When my dad would tell that story, sometimes his voice would break, and he would stop dead in the middle.
“Remember,” he would say, turning his intense eyes on Shannon and on me in turn. “Wanting things too much … it hurts people.” And he would bow his big blond head down onto his enormous hands, his lips twisted into tight curls of pain.
Shan and I always figured he’d seen part of it personally. And now it was my turn.
Dval cut a hole into the crust for the three of us to sleep in; out of the wind was almost as good as warm, and huddling made it better. Still, it wasn’t long before we were back on our way, the corners of our eyes catching the strength of the wind.
There wasn’t even the sound of our footsteps, or the sounds of our breathing: it was snatched away long before it could get to my ears. No loose snow underfoot; no change in the sky that I could tell, what with not daring to look up and have my eyes turn into a pair of marbles. I was in a kind of timeless cocoon, frozen into a block of ice so clear it couldn’t be seen, my destiny narrowed into a geas to put one foot forever in front of the other and never feel anything, never touch a living soul, ever ever again ….
So I walked smack into Dval where he stood listening. Sometimes not having much mass really leaks, but right then I was just as happy not to have knocked him over as well as humiliating myself.
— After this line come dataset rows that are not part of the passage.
## flow/design.v

```verilog
module Gate_Fault_Logic (        
    input wire clk,
    input wire logic_reset,       
    input wire in, 
    output wire out
);
    reg has_out;
    initial begin
        has_out = 0;
    end
    assign out = has_out ? 0 : in;
    always @(posedge clk) begin
        if (logic_reset) begin
            has_out <= 0;
        end
        else if (out) begin
            has_out <= 1;
        end
    end
endmodule
module Gate_Multi_Multi_Fault #(
    parameter INPUT_COUNT = 2,
    parameter OUTPUT_COUNT = 2,
    parameter RAND_SEED = 12'hAAA
)(
    input wire clk,
    input wire reset,
    input wire logic_reset,       
    input wire [INPUT_COUNT-1:0] in, 
    input wire fault_in, 
    output wire [OUTPUT_COUNT-1:0] out
);
    wire result;
    assign out = {OUTPUT_COUNT{result}};
    Gate_Multi_Single_Fault #( .INPUT_COUNT(INPUT_COUNT), .RAND_SEED(RAND_SEED) ) gl (
        .clk(clk),
        .reset(reset),
        .logic_reset(logic_reset),
        .in(in),
        .fault_in(fault_in),
        .out(result)
    );
endmodule
module Gate_Multi_Single_Fault #(
    parameter INPUT_COUNT = 2,
    parameter RAND_SEED = 12'hAAA
)(
    input wire clk,
    input wire reset,
    input wire logic_reset,       
    input wire [INPUT_COUNT-1:0] in, 
    input wire fault_in, 
    output wire out
);
    reg [11:0] lfsr_reg = RAND_SEED;
    wire lfsr_feedback = lfsr_reg[11] ^ lfsr_reg[5] ^ lfsr_reg[3] ^ lfsr_reg[0];
    integer i;
    reg [11:0] threshold;
    reg [INPUT_COUNT-1:0] in_prev;
    reg [$clog2(INPUT_COUNT+1)-1:0] ones_count;
    always @(posedge clk) begin
        if (reset) begin
            lfsr_reg <= RAND_SEED;
            threshold <= 0;
            in_prev <= 0;
        end
        else begin
            lfsr_reg <= {lfsr_reg[10:0], lfsr_feedback};
            if (in_prev != in) begin
                ones_count = 0;
                for (i = 0; i < INPUT_COUNT; i = i + 1) begin
                    if (in[i]) ones_count = ones_count + 1;
                end
                threshold <= ones_count * (12'hFFF / INPUT_COUNT);
                in_prev <= in;
            end
        end
    end
    wire random_value = (lfsr_reg < threshold);
    wire result = fault_in & random_value;
    Gate_Fault_Logic gl (
        .clk(clk),
        .logic_reset(logic_reset),
        .in(result),
        .out(out)
    );
endmodule
```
We were nearly there. I’d walked myself into utter deafness as well as depression: now that my ears worked again, I could actually hear the wind, which meant that something — those low hills, no doubt — was in its way. Dval patted me absently, checked his orientation, and led us off again, this time a little closer to true west, if the wind could still be trusted.
Did you know embarrassment will warm you up? So will a moment of kindly touch. I was broken out of the sarcophagus of the wind, and my mind started working again. I heard, quite clearly, Erdan Paul’s mild voice saying “Only to be expected, child.” After a moment’s stunned outrage, I saw the comparison. Okay then: but I was working my way out of the mental coffin. All right, all right, out of the emotional one too, though it galled me to say so; it was like admitting a kinship with those appalling “womanly” leads in the archival fiction Shan and I had found under “Romance” once when we were looking up knights.
I followed the kid a little more closely, hunching my head further into the hood of my inner coat. I was beginning to hope we would be able to stop walking soon.